### Saved entries
-------------------------

`src/rtl/psr_cond_unit_pkg.sv`:
```
// Shared definitions for the PSR / condition unit: ALU opcodes, PSR bit layout
// and the 4-bit condition-field encoding.
package psr_cond_unit_pkg;

    localparam logic [4:0] OP_CMP  = 5'd0;
    localparam logic [4:0] OP_AND  = 5'd1;
    localparam logic [4:0] OP_OR   = 5'd2;
    localparam logic [4:0] OP_ADD  = 5'd3;
    localparam logic [4:0] OP_ADDC = 5'd4;
    localparam logic [4:0] OP_SUB  = 5'd5;
    localparam logic [4:0] OP_SUBC = 5'd6;
    localparam logic [4:0] OP_XOR  = 5'd7;
    localparam logic [4:0] OP_MOV  = 5'd8;
    localparam logic [4:0] OP_NOT  = 5'd9;

    localparam int unsigned PSR_W = 6;
    localparam int unsigned PSR_C = 0;
    localparam int unsigned PSR_L = 1;
    localparam int unsigned PSR_F = 2;
    localparam int unsigned PSR_Z = 3;
    localparam int unsigned PSR_N = 4;
    localparam int unsigned PSR_E = 5;

    typedef enum logic [3:0] {
        CondEq = 4'd0,  CondNe = 4'd1,  CondCs = 4'd2,  CondCc = 4'd3,
        CondHi = 4'd4,  CondLs = 4'd5,  CondGt = 4'd6,  CondLe = 4'd7,
        CondFs = 4'd8,  CondFc = 4'd9,  CondLo = 4'd10, CondHs = 4'd11,
        CondLt = 4'd12, CondGe = 4'd13, CondUc = 4'd14, CondNv = 4'd15
    } cond_e;

endpackage

```
`src/rtl/psr_cond_unit_if.sv`:
```
// Controller/ALU-side bundle of the PSR unit: flag commit, PSR load/store,
// interrupt save/restore and condition evaluation.
interface psr_cond_unit_if #(
    parameter int unsigned WIDTH = 16
);
    logic [4:0]       alu_op;
    logic [4:0]       con_codes;
    logic             flag_we;
    logic             psr_load;
    logic [WIDTH-1:0] psr_wdata;
    logic             irq_save;
    logic             irq_restore;
    logic [3:0]       cond;
    logic [WIDTH-1:0] psr;
    logic             carry_out;
    logic             cond_true;
    logic             int_en;

    modport master (
        output alu_op, con_codes, flag_we, psr_load, psr_wdata, irq_save, irq_restore, cond,
        input  psr, carry_out, cond_true, int_en
    );

    modport slave (
        input  alu_op, con_codes, flag_we, psr_load, psr_wdata, irq_save, irq_restore, cond,
        output psr, carry_out, cond_true, int_en
    );
endinterface

```
`src/rtl/psr_cond_unit_cond_eval.sv`:
```
// Combinational decoder of the 4-bit condition field over a 6-bit PSR flag vector;
// shared by branch/jump and Scond.
module psr_cond_unit_cond_eval
    import psr_cond_unit_pkg::*;
(
    input  logic [PSR_W-1:0] flags_i,
    input  logic [3:0]       cond_i,
    output logic             true_o
);

    logic c, l, f, z, n;

    assign c = flags_i[PSR_C];
    assign l = flags_i[PSR_L];
    assign f = flags_i[PSR_F];
    assign z = flags_i[PSR_Z];
    assign n = flags_i[PSR_N];

    always_comb begin
        true_o = 1'b0;
        unique case (cond_e'(cond_i))
            CondEq: true_o = z;
            CondNe: true_o = !z;
            CondCs: true_o = c;
            CondCc: true_o = !c;
            CondHi: true_o = l;
            CondLs: true_o = !l;
            CondGt: true_o = n;
            CondLe: true_o = !n;
            CondFs: true_o = f;
            CondFc: true_o = !f;
            CondLo: true_o = !l && !z;
            CondHs: true_o = l || z;
            CondLt: true_o = !n && !z;
            CondGe: true_o = n || z;
            CondUc: true_o = 1'b1;
            CondNv: true_o = 1'b0;
        endcase
    end

    logic unused_flags;
    assign unused_flags = flags_i[PSR_E];

endmodule

```
`src/rtl/psr_cond_unit.sv`:
```
// Processor status register: latches ALU flags, handles LPR/SPR and a one-deep
// interrupt shadow, and evaluates branch conditions.
module psr_cond_unit
    import psr_cond_unit_pkg::*;
#(
    parameter int unsigned WIDTH  = 16,
    parameter bit          BYPASS = 1'b1
) (
    input logic             clk,
    input logic             rst_n,
    psr_cond_unit_if.slave  bus
);

    logic [PSR_W-1:0] psr_q, psr_d;
    logic [PSR_W-1:0] shadow_q, shadow_d;
    logic [PSR_W-1:0] flag_src;
    logic [4:0]       flag_mask;

    // con_codes share the PSR bit positions, so a mask selects which flags an op owns.
    always_comb begin
        flag_mask = 5'b0;
        if (bus.flag_we) begin
            unique case (bus.alu_op)
                OP_CMP:                         flag_mask = 5'b11010;
                OP_ADD, OP_ADDC, OP_SUB, OP_SUBC: flag_mask = 5'b00101;
                default:                        flag_mask = 5'b0;
            endcase
        end
    end

    always_comb begin
        psr_d    = psr_q;
        shadow_d = shadow_q;
        if (bus.irq_restore) begin
            psr_d = shadow_q;
        end else begin
            if (bus.psr_load) begin
                psr_d = bus.psr_wdata[PSR_W-1:0];
            end else begin
                psr_d[4:0] = (psr_q[4:0] & ~flag_mask) | (bus.con_codes & flag_mask);
            end
            if (bus.irq_save) begin
                shadow_d     = psr_q;
                psr_d[PSR_E] = 1'b0;
            end
        end
    end

    always_ff @(posedge clk or negedge rst_n) begin
        if (!rst_n) begin
            psr_q    <= '0;
            shadow_q <= '0;
        end else begin
            psr_q    <= psr_d;
            shadow_q <= shadow_d;
        end
    end

    // While in reset the pending write is meaningless, so fall back to the cleared PSR.
    assign flag_src = (BYPASS && rst_n) ? psr_d : psr_q;

    psr_cond_unit_cond_eval u_cond_eval (
        .flags_i (flag_src),
        .cond_i  (bus.cond),
        .true_o  (bus.cond_true)
    );

    assign bus.psr       = WIDTH'(psr_q);
    assign bus.carry_out = psr_q[PSR_C];
    assign bus.int_en    = psr_q[PSR_E];

    logic unused_wdata;
    assign unused_wdata = ^bus.psr_wdata[WIDTH-1:PSR_W];

endmodule

```
`src/flat_wrapper.sv`:
```
// flat-port wrapper written by rule: the top's interface ports become plain ports
module psr_cond_unit_flat import psr_cond_unit_pkg::*;
#(
    parameter int unsigned WIDTH  = 16,
    parameter bit          BYPASS = 1'b1
)
  (clk, rst_n, bus_alu_op, bus_con_codes, bus_flag_we, bus_psr_load, bus_psr_wdata, bus_irq_save, bus_irq_restore, bus_cond, bus_psr, bus_carry_out, bus_cond_true, bus_int_en);
  psr_cond_unit_if #(.WIDTH(WIDTH)) bus_i ();
  input logic clk;
  input logic rst_n;
  input wire logic [$bits(bus_i.alu_op)-1:0] bus_alu_op;
  input wire logic [$bits(bus_i.con_codes)-1:0] bus_con_codes;
  input wire logic [$bits(bus_i.flag_we)-1:0] bus_flag_we;
  input wire logic [$bits(bus_i.psr_load)-1:0] bus_psr_load;
  input wire logic [$bits(bus_i.psr_wdata)-1:0] bus_psr_wdata;
  input wire logic [$bits(bus_i.irq_save)-1:0] bus_irq_save;
  input wire logic [$bits(bus_i.irq_restore)-1:0] bus_irq_restore;
  input wire logic [$bits(bus_i.cond)-1:0] bus_cond;
  output wire logic [$bits(bus_i.psr)-1:0] bus_psr;
  output wire logic [$bits(bus_i.carry_out)-1:0] bus_carry_out;
  output wire logic [$bits(bus_i.cond_true)-1:0] bus_cond_true;
  output wire logic [$bits(bus_i.int_en)-1:0] bus_int_en;
  assign bus_i.alu_op = bus_alu_op;
  assign bus_i.con_codes = bus_con_codes;
  assign bus_i.flag_we = bus_flag_we;
  assign bus_i.psr_load = bus_psr_load;
  assign bus_i.psr_wdata = bus_psr_wdata;
  assign bus_i.irq_save = bus_irq_save;
  assign bus_i.irq_restore = bus_irq_restore;
  assign bus_i.cond = bus_cond;
  assign bus_psr = bus_i.psr;
  assign bus_carry_out = bus_i.carry_out;
  assign bus_cond_true = bus_i.cond_true;
  assign bus_int_en = bus_i.int_en;
  psr_cond_unit #(.WIDTH(WIDTH), .BYPASS(BYPASS)) u_core (.clk(clk), .rst_n(rst_n), .bus(bus_i));
endmodule
```
`config.mk`:
```
export PLATFORM = sky130hd
export DESIGN_NAME = psr_cond_unit_flat
export DESIGN_NICKNAME = d
export VERILOG_FILES = /design/src/rtl/psr_cond_unit_pkg.sv /design/src/rtl/psr_cond_unit_if.sv /design/src/rtl/psr_cond_unit_cond_eval.sv /design/src/rtl/psr_cond_unit.sv /design/src/flat_wrapper.sv
export SDC_FILE = /design/constraint.sdc
export NUM_CORES = 1
export LEC_CHECK = 0
export ABC_AREA = 1
export BUFFER_PORTS_ARGS = -buffer_cell sky130_fd_sc_hd__buf_2
export CAP_MARGIN = 20
export CORE_MARGIN = 2
export CORE_UTILIZATION = 46
export DETAILED_ROUTE_END_ITERATION = 8
export PLACE_DENSITY = 0.79
export SLEW_MARGIN = 20
export SYNTH_ARGS = -nofsm -noshare
export SYNTH_HDL_FRONTEND = slang
export SYNTH_SLANG_ARGS = --single-unit
```
`constraint.sdc`:
```
create_clock -name clk -period 1.65 [get_ports clk]
set_clock_uncertainty 0.1 [all_clocks]
set_input_delay 0.0825 -clock clk [delete_from_list [all_inputs] [get_ports clk]]
set_output_delay 0.0825 -clock clk [all_outputs]
set_load 0.03 [all_outputs]
```
==> results.tsv, run 1 <==
stage	metric	value	unit
setup_path	slack of the worst reg-to-reg path	490	ps
finish	layout filler cell count	231	
setup_path	Setup Crit Path Kind	flop to output port	
clock_tree	latest clock arrival within the worst-skew pair	260	ps
synthesis	Syn Area/Cell	6.13	um2
clock_tree	Num CTS Buffers	3	
finish	Antenna Cells	0	
setup_path	worst r2r src	u_core.psr_q[3]	
floorplan	initial cell density of the core	47.6	%
finish	FF/Latch Area	300	um2
setup_path	arrival time at the worst endpoint	1650	ps
timing	share of the cycle needed by the critical path after routing	111	%
hold_path	hold worst-path end	u_core.psr_q[5]	
timing	setup violators final	1	
pwr	combinational share of power	46.4	%
hold_path	hold path startpoint	bus_irq_restore	
pwr	VDD IR-drop max	0.458	mV
global_routing	via count of the first global-routing pass	1087	
floorplan	die width	54.2	um
run_status	run status	finished with violations	
clock_tree	TritonCTS Sinks	12	
place	cell area after placement	1340	um2
pwr	net load switching power	0.000411	W
floorplan	io pins	55	
timing	max-slew violation count	0	
clock_tree	H-tree Lvls	1	
detailed_routing	final routed wirelength across all metal layers	2.65	mm
setup_path	count of cells along the worst register-to-register path	8	
pwr	power share of the sequential group	36.3	%
timing	final count of hold timing violations	0	
finish	multi-input combinational cell area	716	um2
global_routing	GR Util All Layers	21.0	%
synthesis	number of synthesized register bits	12	
pwr	switching part of the total	40.6	%
setup_path	category of the worst setup path capture point	output port	
timing	fin worst setup slack	-186	ps
floorplan	Die Y	54.2	um
detailed_routing	vias per inst	4.68	
detailed_routing	count of antenna-violating nets left after detailed routing	0	
detailed_routing	violation count after the first detailed-routing iteration	29	
finish	layout net count	273	
run_status	violated checks	setup timing	
finish	non-filler cells, final	265	
detailed_routing	DR pass1 iterations	4	
finish	final instance area	1480	um2
floorplan	full die area	2940	um2
synthesis	Syn Inst Count	189	
clock_tree	CTS tree	built	
clock_tree	root buf cell	sky130_fd_sc_hd__clkbuf_4	
timing	worst hold slack	35.9	ps
finish	Area growth, synth to finish	27.9	%
detailed_routing	number of vias in the routed layout	1240	
finish	fraction of layout instances using a drive strength above 1	33.6	%
timing	Max Freq	0.545	GHz
hold_path	worst min-delay path class	input pin to flop	
synthesis	post-synthesis cell type count	24	
synthesis	Syn Std Cell Area	1160	um2
place	GPL Wtd Cong	0.848	
setup_path	critical path peak fanout	2	
finish	Finished Core Util	60.9	%
place	dpl cells	254	
timing	final period demand of the worst path	1840	ps
synthesis	proportion of synthesized chip area in sequential cells	25.9	%
clock_tree	Clk pin slew, worst setup/hold paths	60	ps
place	placed wire-length estimate	2.09	mm
detailed_routing	DRC violations left	0	
pwr	pwr dens	683	nW/um2
pwr	share of total power in the clock network	17.4	%
floorplan	cell row count	18	
timing	Setup TNS	-186	ps
global_routing	first-pass GRT wire length	4.52	mm
global_routing	antenna violations before repair	0	
floorplan	core footprint	2430	um2
detailed_routing	per-cell routed wire length	10.0	um
timing	unrepaired setup endpoints after global routing	yes	
setup_path	endpoint of the worst-slack reg-to-reg timing path	u_core.psr_q[3]	
synthesis	Syn. warnings	0	
global_routing	GRT overflow	0	
place	total of buffers placed on input and output ports	34	
setup_path	required time reported for the critical path endpoint	1470	ps
global_routing	pin count of the biggest net entering global routing	12	
setup_path	startpoint kind of the worst setup timing path	flop	
hold_path	hold-critical path depth	3	
pwr	Leak	0.835	nW
clock_tree	CTS max path bufs	2	
job	count of maximum capacitance violations	0	
pwr	internal power summed over all cells	0.000601	W
-- critical path: stages, from the launching register on --
cell and delay (ps):
sky130_fd_sc_hd__dfrtp_1 390, sky130_fd_sc_hd__inv_2 70, sky130_fd_sc_hd__nand2_1 60, sky130_fd_sc_hd__nand3_2 80
sky130_fd_sc_hd__nand2_2 70, sky130_fd_sc_hd__nand2_2 80, sky130_fd_sc_hd__nand2_2 60, sky130_fd_sc_hd__nand2_2 60
sky130_fd_sc_hd__nand2_1 50, sky130_fd_sc_hd__inv_1 50, sky130_fd_sc_hd__nand2_1 50, sky130_fd_sc_hd__nand3_2 70
sky130_fd_sc_hd__nor2_2 40, sky130_fd_sc_hd__nor2_2 110, sky130_fd_sc_hd__buf_6 140
-- synth_stat cells --
master                     count  area [um2]
sky130_fd_sc_hd__nand2_1      53         199
sky130_fd_sc_hd__inv_1        25        93.8
sky130_fd_sc_hd__nor2_1       22        82.6
sky130_fd_sc_hd__nand3_1      20         100
sky130_fd_sc_hd__buf_4        12        90.1
sky130_fd_sc_hd__dfrtp_1      12         300
sky130_fd_sc_hd__o21ai_0       8        40.0
sky130_fd_sc_hd__nand2_2       7        43.8
sky130_fd_sc_hd__nand3_2       5        50.1
sky130_fd_sc_hd__a21boi_0      3        22.5
sky130_fd_sc_hd__a21oi_1       3        15.0
sky130_fd_sc_hd__nor2_2        3        18.8
sky130_fd_sc_hd__inv_2         2        7.51
sky130_fd_sc_hd__inv_4         2        12.5
sky130_fd_sc_hd__nand4_1       2        12.5
sky130_fd_sc_hd__or2_2         2        12.5
sky130_fd_sc_hd__a31oi_1       1        6.26
sky130_fd_sc_hd__buf_6         1        11.3
sky130_fd_sc_hd__clkbuf_1      1        3.75
sky130_fd_sc_hd__conb_1        1        3.75
sky130_fd_sc_hd__nor2_4        1        11.3
sky130_fd_sc_hd__o21bai_1      1        7.51
sky130_fd_sc_hd__o31ai_1       1        7.51
sky130_fd_sc_hd__or2_1         1        6.26
-- repair_timing --
item	in CTS	in global routing
hold buffers	4	0
gates cloned	0	0
pin swaps	3	11
buffers inserted	1	3
hold endpoints to repair	14	0
resized for setup	6	9
endpoints found under the setup margin	1	1
-- sequential cells by signal (all words and copies together), names as in the netlist --
| signal | cells |
|---|---|
| u_core.psr_q | 6 |
| u_core.shadow_q | 6 |
-- area by class of cell --
cell class	instances	share of cell area, %
clock buffer	3	1.52
timing repair buffer	48	19.7
tap	30	2.53
multi-input combinational	143	48.3
inverter	29	7.69
sequential	12	20.3
-- logic make-up (layout without fill, tap and decap cells) --
kind of cell / count (synthesis) / count (layout) / share of synthesized area (%)
other: 1 / 10 / 0.324
buffers and inverters: 43 / 80 / 18.9
DFF: 12 / 12 / 25.9
AOI/OAI and AO/OA: 17 / 17 / 8.53
and+or+nand+nor: 116 / 116 / 46.3
-- worst max-delay path by stage --
| stage | from | to | slack (ps) | depth (start not counted) |
|---|---|---|---|---|
| after CTS | u_core.psr_q[1] | bus_cond_true | -190 | 13 |
| after global placement | bus_alu_op[1] | bus_cond_true | 9 | 16 |
| after floorplan | u_core.psr_q[3] | bus_cond_true | 10 | 12 |
| final | u_core.psr_q[3] | bus_cond_true | -190 | 14 |
| after global routing | u_core.psr_q[3] | bus_cond_true | -340 | 13 |
| after detailed placement | bus_alu_op[1] | bus_cond_true | -20 | 16 |
-- power by group through the flow --
stage	Combinational (W)	Clock (W)	Sequential, W
final	0.000469	0.000175	0.000367
after global routing	0.000523	0.000199	0.000373
after CTS	0.000437	0.000181	0.000367
after detailed placement	0.000411	0	0.000371
after global placement	0.000405	0	0.000370
after floorplan	0.000267	0	0.000407
-- metrics by stage --
step,worst slack (ps),total power (W)
floorplan,9.53,0.000674
global placement,8.60,0.000774
detailed placement,-15.8,0.000781
CTS,-193,0.000985
global route,-339,0.00110
finish,-186,0.00101
-- cell usage in the layout, fill, tap and decap left out, drive strengths merged --
cell type	Yosys	final
o31ai	1	1
nand4	2	2
a21boi	3	3
a31oi	1	1
nor2	26	26
o21ai	8	8
a21oi	3	3
buf	13	44
inv	29	29
nand3	25	25
o21bai	1	1
conb	1	10
clkbuf	1	3
dlygate4sd3	0	4
nand2	60	60
dfrtp	12	12
or2	3	3
-- layer usage --
layer	up-vias	part of all wire, %	global-route usage (%)
li1	669	-	-
met1	543	45	26.6
met2	26	50	35.5
met3	2	4.9	6.11
met4	0	0.19	3.75
met5	-	0	0
(Power assumes the default switching activity.)
==> run 2, diff against run 1 <==
--- a/config.mk
+++ b/config.mk
@@ -12,7 +12,8 @@
 export CORE_UTILIZATION = 46
 export DETAILED_ROUTE_END_ITERATION = 8
 export PLACE_DENSITY = 0.79
-export SLEW_MARGIN = 20
+export RECOVER_POWER = 100
+export SLEW_MARGIN = 25
 export SYNTH_ARGS = -nofsm -noshare
 export SYNTH_HDL_FRONTEND = slang
 export SYNTH_SLANG_ARGS = --single-unit
==> run 2 against run 1 <==
Net effect:
- the flow still finishes with violations (setup timing)
- maximum frequency fell by 0.28%
- routed wire length rose by 0.23%
- count of clock-buffer cells in the layout did not move
- critical endpoint unchanged
- largest cell class unchanged
- largest power group unchanged
- highest routed layer unchanged
==> results.tsv, run 2 (synthesized netlist as in run 1, its figures left out) <==
stage	metric	value	unit	change
global_routing	antenna violations before repair	0		unchanged
finish	Area growth, synth to finish	26.7	%	
timing	final period demand of the worst path	1840	ps	+5.19 ps
pwr	pwr dens	684	nW/um2	+0.23%
setup_path	critical path peak fanout	2		unchanged
finish	Antenna Cells	0		unchanged
detailed_routing	DRC violations left	0		unchanged
finish	FF/Latch Area	300	um2	unchanged
run_status	violated checks	setup timing		
floorplan	initial cell density of the core	47.6	%	unchanged
setup_path	startpoint kind of the worst setup timing path	flop		
timing	max-slew violation count	0		unchanged
detailed_routing	count of antenna-violating nets left after detailed routing	0		unchanged
global_routing	GRT overflow	0		unchanged
clock_tree	Clk pin slew, worst setup/hold paths	60	ps	about the same
floorplan	Die Y	54.2	um	unchanged
timing	Max Freq	0.543	GHz	-0.28%
place	placed wire-length estimate	2.09	mm	unchanged
detailed_routing	vias per inst	4.69		+0.16%
floorplan	core footprint	2430	um2	unchanged
run_status	run status	finished with violations		
job	count of maximum capacitance violations	0		unchanged
setup_path	peak per-stage delay on the critical path	390	ps	about the same
place	total of buffers placed on input and output ports	34		unchanged
clock_tree	Num CTS Buffers	3		unchanged
global_routing	via count of the first global-routing pass	1087		unchanged
setup_path	number of buffer and inverter stages on the critical path	3		unchanged
timing	setup violators final	1		unchanged
detailed_routing	final routed wirelength across all metal layers	2.66	mm	+0.23%
setup_path	crit-path leading delay family	simple AND/OR/NAND/NOR gates		
finish	layout net count	273		unchanged
floorplan	full die area	2940	um2	unchanged
clock_tree	latest clock arrival within the worst-skew pair	260	ps	about the same
setup_path	Slowest cell on crit path	sky130_fd_sc_hd__dfrtp_1		
global_routing	GR Util All Layers	21.0	%	unchanged
finish	commonest non-fill, non-tap cells in the layout	50 x sky130_fd_sc_hd__nand2_1, 25 x sky130_fd_sc_hd__buf_2, 23 x sky130_fd_sc_hd__inv_1		
setup_path	Setup Crit Path Kind	flop to output port		
floorplan	io pins	55		unchanged
finish	layout filler cell count	235		+1.7%
pwr	VDD IR-drop max	0.456	mV	-0.52%
setup_path	category of the worst setup path capture point	output port		
clock_tree	TritonCTS Sinks	12		unchanged
clock_tree	CTS tree	built		
timing	final count of hold timing violations	0		unchanged
global_routing	first-pass GRT wire length	4.52	mm	unchanged
setup_path	required time reported for the critical path endpoint	1470	ps	about the same
pwr	Leak	0.806	nW	-3.5%
detailed_routing	number of vias in the routed layout	1242		+0.16%
finish	multi-input combinational cell area	716	um2	unchanged
hold_path	worst min-delay path class	input pin to flop		
clock_tree	CTS max path bufs	2		unchanged
place	dpl cells	254		unchanged
place	GPL Wtd Cong	0.848		unchanged
floorplan	die width	54.2	um	unchanged
setup_path	arrival time at the worst endpoint	1660	ps	about the same
detailed_routing	DR pass1 iterations	4		unchanged
finish	non-filler cells, final	265		unchanged
detailed_routing	violation count after the first detailed-routing iteration	28		-3.4%
finish	Finished Core Util	60.3	%	-0.57 points
finish	fraction of layout instances using a drive strength above 1	29.8	%	-3.8 points
timing	unrepaired setup endpoints after global routing	yes		
timing	fin worst setup slack	-191	ps	-5.19 ps
floorplan	cell row count	18		unchanged
setup_path	Critical Path Most Common Cell	sky130_fd_sc_hd__nand2_2		
clock_tree	H-tree Lvls	1		unchanged
timing	share of the cycle needed by the critical path after routing	112	%	+0.31 points
finish	most common cell after layout, fill and taps aside	sky130_fd_sc_hd__nand2_1		
finish	registers with the most flip-flops	u_core.psr_q: 6 flops, u_core.shadow_q: 6 flops		
detailed_routing	per-cell routed wire length	10.0	um	+0.23%
setup_path	cells along the critical path	inv_2 -> nand2_1 -> nand3_2 -> nand2_2 -> nand2_2 -> nand2_2 -> nand2_2 -> nand2_1 -> inv_1 -> nand2_1 -> nand3_2 -> nor2_2 -> nor2_2 -> buf_6		
clock_tree	root buf cell	sky130_fd_sc_hd__clkbuf_4		
global_routing	pin count of the biggest net entering global routing	12		unchanged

-------------------------

### Brief
Copy each line of the entries that includes the word "decap".

### Solution to the problem
-- logic make-up (layout without fill, tap and decap cells) --
-- cell usage in the layout, fill, tap and decap left out, drive strengths merged --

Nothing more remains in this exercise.